ETA Accuracy & Route Quality Analysis
End-to-end analytics for evaluating ETA accuracy using NYC Taxi trip data
ETA Accuracy & Route Quality Analysis is an end-to-end analytics project that evaluates the accuracy of Estimated Time of Arrival (ETA) predictions and route quality using New York City taxi trip data. Accurate ETA predictions are important for user experience, driver planning, and operations. This project trains a neural network model in PyTorch to predict trip duration, computes accuracy metrics across different segments, identifies common failure modes, and outlines an experiment design for potential production deployment.

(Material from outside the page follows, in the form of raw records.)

This is an optimization exercise on Yosys and OpenROAD, whose aim is small area, not a production implementation. RTL that was checked went through simulation tests only; none was proved equivalent to the original. Power figures rest on the tool's default switching activity, not on a simulated workload. No driver is modelled on the clock port, so clocking that relies on it looks cheaper here than on a real chip.

==> branch juniper: inputs <==
==> flow/design.v <==
module fc_crc16_step (
    input  wire [15:0] crc_in,
    input  wire [7:0]  data,
    output reg  [15:0] crc_out
);
    integer k;
    always @(*) begin
        crc_out = crc_in ^ {8'h00, data};
        for (k = 0; k < 8; k = k + 1) begin
            if (crc_out[0])
                crc_out = (crc_out >> 1) ^ 16'h8408;
            else
                crc_out = crc_out >> 1;
        end
    end
endmodule
module fc_aoi222 (
    input  wire a0, b0, a1, b1, a2, b2,
    output wire y
);
    assign y = ~((a0 & b0) | (a1 & b1) | (a2 & b2));
endmodule
module fc_aoi22 (
    input  wire a0, b0, a1, b1,
    output wire y
);
    assign y = ~((a0 & b0) | (a1 & b1));
endmodule
module fc_nand4 (
    input  wire a, b, c, d,
    output wire y
);
    assign y = ~(a & b & c & d);
endmodule
module fc_nor2 (
    input  wire a, b,
    output wire y
);
    assign y = ~(a | b);
endmodule
Background: an optimization exercise with open tools, aiming at small area, a short achievable clock period and few clock cycles. Do not read the settings as production practice.
The RTL was checked by simulation tests, not by an equivalence proof against the original design.

## try-raven
Design jel_fsel, start of the top module:
module jel_fsel (
    input  wire        clk,
    input  wire        rst,           
    input  wire        qt_we,
    input  wire [5:0]  qt_addr,
    input  wire [15:0] qt_wdata,
    input  wire        cmd_valid,
    output wire        cmd_ready,
    input  wire        cmd_op,        
    input  wire [6:0]  cmd_arg,       
    input  wire [6:0]  cmd_pool,      
    input  wire [15:0] cmd_nlevels,   
    output reg         rsp_valid,
    output reg  [7:0]  rsp_code,      
    output reg  [6:0]  rsp_result,
    output reg  [6:0]  nfreqs,
    input  wire [5:0]  freq_addr,
    output reg  [5:0]  freq_data
);
    function [4:0] qcode8(input [7:0] q);
        case (q)
        8'd1: qcode8 = 5'd30;
        8'd2: qcode8 = 5'd29;
        8'd3: qcode8 = 5'd28;
        8'd4: qcode8 = 5'd27;
        8'd5: qcode8 = 5'd26;
        8'd6: qcode8 = 5'd25;
        8'd7: qcode8 = 5'd24;
        8'd8: qcode8 = 5'd23;
        8'd9: qcode8 = 5'd22;
        8'd10: qcode8 = 5'd21;
        8'd11: qcode8 = 5'd20;
        8'd12: qcode8 = 5'd19;
        8'd13: qcode8 = 5'd18;
        8'd14: qcode8 = 5'd17;
        8'd15: qcode8 = 5'd16;
        8'd16: qcode8 = 5'd15;
        8'd17: qcode8 = 5'd15;
        8'd18: qcode8 = 5'd14;
        8'd19: qcode8 = 5'd13;
        8'd20: qcode8 = 5'd12;
        8'd21: qcode8 = 5'd12;
        8'd22: qcode8 = 5'd11;
        8'd23: qcode8 = 5'd11;
        8'd24: qcode8 = 5'd10;
        8'd25: qcode8 = 5'd10;
        8'd26: qcode8 = 5'd9;
        8'd27: qcode8 = 5'd9;
        8'd28: qcode8 = 5'd9;
        8'd29: qcode8 = 5'd8;
        8'd30: qcode8 = 5'd8;
  ...
==> flow/config.mk <==
export PLATFORM = sky130hd
export DESIGN_NAME = jel_fsel
export DESIGN_NICKNAME = jel_fsel
export VERILOG_FILES = /design/flow/design.v
export SDC_FILE = /design/flow/constraint.sdc
export NUM_CORES = 4
export LEC_CHECK = 0
export CAP_MARGIN = 20
export CORE_MARGIN = 2
export CORE_UTILIZATION = 65
export CTS_BUF_LIST = sky130_fd_sc_hd__clkbuf_8
export CTS_CLUSTER_DIAMETER = 50
export CTS_CLUSTER_SIZE = 14
export PLACE_DENSITY = 0.85
export SLEW_MARGIN = 20
==> flow/constraint.sdc <==
create_clock -name core_clock -period 35.0 [get_ports {clk}]
set_input_delay 7.0000 -clock core_clock [delete_from_list [all_inputs] [get_ports {clk}]]
set_output_delay 7.0000 -clock core_clock [all_outputs]
set_load 0.01 [all_outputs]
standard.sh (not shown) runs the stock make flow with config.mk's settings and CLKGATE_MAP_FILE= SYNTH_SCRIPT=/design/flow/synth_recipe.tcl, a recipe that flattens the netlist after the stock synthesis.
==> flow/flow/run.sh <==
#!/bin/bash
# Layout flow: the standard flow (standard.sh) with
#  - a longer ABC mapping script (flow/abc_speed.script) in synthesis; the
#    rest of synthesis, and so every register, is as standard,
#  - buf_2 cells as the port buffers,
#  - clock tree synthesis without dummy loads at the leaves,
#  - timing repair aiming for extra setup slack.
set -euo pipefail
rm -rf scripts_abc
cp -r "$FLOW_HOME/scripts" scripts_abc
cp flow/abc_speed.script scripts_abc/abc_speed.script
export SCRIPTS_DIR="$PWD/scripts_abc"
export BUFFER_PORTS_ARGS="-buffer_cell sky130_fd_sc_hd__buf_2"
export CTS_ARGS="-sink_clustering_enable -repair_clock_nets -buf_list sky130_fd_sc_hd__clkbuf_8 -sink_clustering_size 14 -sink_clustering_max_diameter 50 -dont_use_dummy_load"
export SETUP_SLACK_MARGIN=18.5
bash standard.sh > standard.log 2>&1
==> flow/flow/abc_speed.script <==
strash
&get -n
&st
&syn2
&synch2
&dch -f
&nf -R 1000
&put
topo
stime -c
buffer -c
upsize -c
dnsize -c
Testbench counts of try-raven, summed over its fixed seeds: cycles 768.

The repository is structured for clarity and reproducibility with a clear progression: loading raw data, applying a consistent schema and derived columns, training the model, calculating metrics, and producing analysis and visualizations.
Architecture overview
The pipeline begins by loading raw NYC taxi trip data. The data is normalized for column naming differences and cleaned by computing trip duration and Haversine distance. Invalid rows with negative durations, missing coordinates, or unrealistic trips are removed. Clean data is stored in PostgreSQL tables. SQL scripts then define useful derived columns such as hour of day, day of week, and distance buckets, along with train/evaluation splits. A feedforward neural network with distance and temporal features is trained in PyTorch and used to generate predictions. Evaluation metrics including Mean Absolute Error (MAE), Median Absolute Error (MedAE), 90th percentile error (P90), and percentages of trips within ±10% or ±20% of the actual duration are computed. Visualizations like error histograms and calibration plots support deeper analysis. Spark support is optional for processing larger datasets.
Technical depth
The model uses features such as Haversine distance, encoded hour and day of week, distance buckets, and normalized pickup/dropoff coordinates. It is trained with early stopping and evaluated on temporally separated splits to avoid leakage. Metrics are segmented by distance, hour, and day so that performance can be understood across different conditions. Automatic column mapping allows the pipeline to accommodate common schema variations.
Tradeoffs
This design emphasizes reproducibility and analytical clarity rather than real-time serving. PostgreSQL serves as the source of truth for data and supports flexible SQL queries. The PyTorch model is trained offline and used in batch prediction during evaluation. Operating within a single market (NYC) ties results to known urban characteristics but would require adjustments to compare across different cities. The baseline model only uses trip-level and temporal features without route geometry or real-time traffic, leaving room for improvement in more production-oriented systems.
Failure modes & experiment design
Common failure modes include short trips that show higher relative error due to fixed overhead, peak travel hours with high traffic variability, dense urban routing complexity, and long trips with mixed highway and city conditions. The project proposes an online experiment comparing a control model with a treatment model that includes segment-aware calibration or additional features. Key evaluation metrics would include MedAE and P90, with guardrails based on driver cancel rates, reroutes, and user satisfaction.
Limitations & future work
Current limitations include the lack of explicit route information, no real-time traffic integration, and a static model that must be retrained periodically. Future improvements could incorporate richer route-based features, uncertainty quantification, continuous learning, and production-scale components such as feature stores, model serving, and monitoring infrastructure.